Monday, September 05, 2005



Lo conocí por primera vez en un viaje en tren de Quilpué a Valparaíso. Nos encontrábamos con cierta frecuencia en nuestros viajes cotidianos y nos íbamos conversando hasta llegar al puerto. Así me enteré de su trabajo y sus tribulaciones. Como todos los de su gremio, el profesor Juan Retamales esperaba su día de pago con una ansiedad rayana en la desesperación. Cuando nos encontramos por undécima vez, aún faltaba una semana para recibir su cheque y sus fondos estaban llegando casi al límite. Creí que me iba a pedir dinero prestado. Pero, no. Sólo continuó desahogándose conmigo. Compraba mercaderías una vez a la semana para abastecer la despensa de la familia. Todo andaba bien, me dijo, las dos primeras semanas del mes, pero luego, entre pagar cuentas de luz, agua y comprar mercaderías y un par de balones de gas, se agotaban casi todos sus recursos. Ni aunque su mujer hiciera algunos trabajos de costura para colaborar con los gastos de la casa alcanzaba el presupuesto. Tenía dos niños que alimentar y educar y debía pagar alquiler, pues su casa no era propia. Hacía cuarenta y cuatro horas de clases de matemáticas a la semana y siempre lo agobiaba un gran cansancio.

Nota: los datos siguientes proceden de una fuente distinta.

[src/esr_top.sv]
/*
 * exception-state registers: cause code, resume address, identification,
 * vector base with core index, vector address output.
 * assumes the pipeline raises i_exc_valid for one cycle per exception and
 * that register moves and exceptions do not collide (exception wins).
 */
`timescale 1ns/1ps
module esr_top
    import esr_pkg::*;
#(
    parameter bit HAS_COMPRESSED = 1'b1
) (
    input  wire logic                  i_clk,
    input  wire logic                  i_rst,
    // exception event from the pipeline
    input  wire logic                  i_exc_valid,
    input  wire logic [4:0]            i_exc_code,
    input  wire logic                  i_exc_precise,
    input  wire logic                  i_exc_in_slot,
    input  wire logic [31:0]           i_exc_pc,
    input  wire logic [31:0]           i_branch_pc,
    input  wire logic [31:0]           i_resume_pc,
    input  wire logic                  i_exc_level,
    input  wire logic                  i_debug_mode,
    input  wire logic                  i_debug_exc,
    input  wire logic                  i_boot_sel,
    input  wire logic [15:0]           i_vec_offset,
    // register moves
    input  wire logic                  i_mv_rd,
    input  wire logic                  i_mv_wr,
    input  wire logic [1:0]            i_mv_sel,
    input  wire logic [31:0]           i_mv_wdata,
    input  wire logic                  i_instr_mode,
    // straps
    input  wire logic [CORE_IDX_W-1:0] i_core_index,
    // outputs
    output logic [31:0]                o_mv_rdata,
    output logic                       o_mv_rvalid,
    output logic [31:0]                o_vector,
    output logic                       o_vector_valid,
    output logic [4:0]                 o_debug_cause,
    output logic                       o_debug_cause_valid,
    output logic                       o_instr_set_flag,
    output logic [31:0]                o_cause
);
    import esr_pkg::*;

    // ---------------------------------------------------------------
    // state
    // ---------------------------------------------------------------
    logic [31:0]           resume_q,    resume_d;
    logic                  isa_q,       isa_d;
    logic [4:0]            code_q,      code_d;
    logic                  slot_q,      slot_d;
    logic [17:0]           vbf_q,       vbf_d;
    logic [CORE_IDX_W-1:0] core_q;
    logic                  core_done_q;
    logic [31:0]           rdata_q;
    logic                  rvalid_q;
    logic [31:0]           vec_q;
    logic                  vec_v_q;
    logic [4:0]            dcause_q;
    logic                  dcause_v_q;

    wire logic [31:0] ident_w;
    wire logic [31:0] vector_w;

    esr_ident u_ident (
        .o_ident (ident_w)
    );

    // ---------------------------------------------------------------
    // exception classification
    // ---------------------------------------------------------------
    wire logic cache_err_w  = i_exc_code == EXC_CACHE;
    wire logic debug_take_w = i_exc_valid & i_debug_mode &
                              ((i_exc_code == EXC_BREAK) | cache_err_w);
    // normal-mode exceptions; cache errors leave cause alone
    wire logic norm_exc_w   = i_exc_valid & ~i_debug_mode;
    wire logic cause_upd_w  = norm_exc_w & ~cache_err_w;
    wire logic resume_upd_w = norm_exc_w & ~i_exc_level;

    // all codes pass through unchanged; the encoding lives in the package
    wire logic [4:0]  next_code_w = i_exc_code;
    wire logic [31:0] capture_w   = ~i_exc_precise ? i_resume_pc :
                                    i_exc_in_slot  ? i_branch_pc :
                                                     i_exc_pc;

    // ---------------------------------------------------------------
    // register moves
    // ---------------------------------------------------------------
    wire logic wr_resume_w = i_mv_wr & (i_mv_sel == SEL_RESUME) & ~resume_upd_w;
    wire logic wr_vbase_w  = i_mv_wr & (i_mv_sel == SEL_VBASE);

    // without the compressed set, bit 0 is stored as written
    wire logic [31:0] wr_resume_val_w = HAS_COMPRESSED ?
                                        {i_mv_wdata[31:1], 1'b0}
                                        : i_mv_wdata;
    wire logic [31:0] rd_resume_w = HAS_COMPRESSED ?
                                    {resume_q[31:1], isa_q}
                                    : resume_q;
    wire logic [31:0] vbase_w  = {VB_TOP_BITS, vbf_q, 2'b00,
                                  core_q};
    wire logic [31:0] cause_w  = {slot_q, 24'h000000, code_q, 2'b00};

    wire logic [31:0] rd_mux_w = (i_mv_sel == SEL_RESUME) ? rd_resume_w :
                                 (i_mv_sel == SEL_IDENT)  ? ident_w     :
                                 (i_mv_sel == SEL_VBASE)  ? vbase_w     :
                                                            cause_w;

    // ---------------------------------------------------------------
    // next state
    // ---------------------------------------------------------------
    always_comb begin
        resume_d = resume_q;
        isa_d    = isa_q;
        code_d   = code_q;
        slot_d   = slot_q;
        vbf_d    = vbf_q;
        if (resume_upd_w) begin
            resume_d = capture_w;
            isa_d    = i_instr_mode;
        end else if (wr_resume_w) begin
            resume_d = wr_resume_val_w;
            isa_d    = HAS_COMPRESSED ? i_mv_wdata[0] : isa_q;
        end
        if (cause_upd_w) begin
            code_d = next_code_w;
            if (~i_exc_level) begin
                slot_d = i_exc_precise & i_exc_in_slot;
            end
        end
        if (wr_vbase_w) begin
            vbf_d = i_mv_wdata[VB_FIELD_HI:VB_FIELD_LO];
        end
    end

    esr_vector u_vector (
        .i_base      (vbase_w),
        .i_boot_sel  (i_boot_sel),
        .i_debug     (i_debug_exc),
        .i_cache_err (cache_err_w),
        .i_offset    (i_vec_offset),
        .o_vector    (vector_w)
    );

    // ---------------------------------------------------------------
    // flops
    // ---------------------------------------------------------------
    always_ff @(posedge i_clk) begin
        if (i_rst) begin
            resume_q <= 32'h00000000;
            isa_q    <= 1'b0;
            code_q   <= 5'h00;
            slot_q   <= 1'b0;
            vbf_q    <= VB_FIELD_RST;
        end else begin
            resume_q <= resume_d;
            isa_q    <= isa_d;
            code_q   <= code_d;
            slot_q   <= slot_d;
            vbf_q    <= vbf_d;
        end
    end

    // core index caught once after each reset release so reads hold until the next reset
    always_ff @(posedge i_clk) begin
        if (i_rst) begin
            core_q      <= '0;
            core_done_q <= 1'b0;
        end else if (!core_done_q) begin
            core_q      <= i_core_index;
            core_done_q <= 1'b1;
        end
    end

    always_ff @(posedge i_clk) begin
        if (i_rst) begin
            rdata_q    <= 32'h00000000;
            rvalid_q   <= 1'b0;
            vec_q      <= 32'h00000000;
            vec_v_q    <= 1'b0;
            dcause_q   <= 5'h00;
            dcause_v_q <= 1'b0;
        end else begin
            rdata_q    <= i_mv_rd ? rd_mux_w : rdata_q;
            rvalid_q   <= i_mv_rd;
            vec_q      <= i_exc_valid ? vector_w : vec_q;
            vec_v_q    <= i_exc_valid;
            dcause_q   <= debug_take_w ? i_exc_code : dcause_q;
            dcause_v_q <= debug_take_w;
        end
    end

    assign o_mv_rdata          = rdata_q;
    assign o_mv_rvalid         = rvalid_q;
    assign o_vector            = vec_q;
    assign o_vector_valid      = vec_v_q;
    assign o_debug_cause       = dcause_q;
    assign o_debug_cause_valid = dcause_v_q;
    assign o_instr_set_flag    = isa_q;
    assign o_cause             = cause_w;
endmodule : esr_top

Sin embargo, el profesor guardaba un secreto que me confesó en uno de aquellos viajes y que nunca antes había confesado a nadie: cada semana recortaba algunos pesos de su escaso sueldo para tentar suerte, comprando un boleto de la lotería. Desde que lo tenía en sus manos, soñaba con la idea de hacerse millonario. Pensaba cómo cambiaría su vida si con el número elegido lograba ganar los millones que se promocionaban. Aquella ilusión lo mantenía vivo. Le duraba toda la semana. Hasta que llegaba el día domingo, comparaba su número con el ganador, y se desilusionaba una vez más

.El lunes siguiente volvía a la batalla, adquiría un nuevo número y otra vez las ilusiones llenaban su cabeza. Mientras corregía pruebas de alumnos plagados de problemas económicos y sociales y preparaba clases para ellos, vivía con la ilusión de ganar. Mas terminaba el mes pidiendo fiado al único almacenero que quedaba en el barrio.

Repentinamente, dejé de verlo. Fui trasladado por mi empresa a trabajar a Santiago y terminaron así nuestros encuentros.

Algunos años después, gracias a un amigo común, supe de él. Sus hijos ya eran adolescentes. El profesor ya no existía. Había muerto de neumonía durante el invierno un domingo por la noche, después de haber hecho, como siempre, cuarenta y cuatro horas de clases esa semana. Nunca ganó la lotería, aunque sus últimas palabras fueron:

"¡Gané! ¡Gané!"

Nadie se explicó el significado de aquellas palabras. Sólo su mujer lo comprendió cuando en un rincón del ropero encontró una enorme cantidad de viejos boletos de lotería dentro de una caja de zapatos abandonada.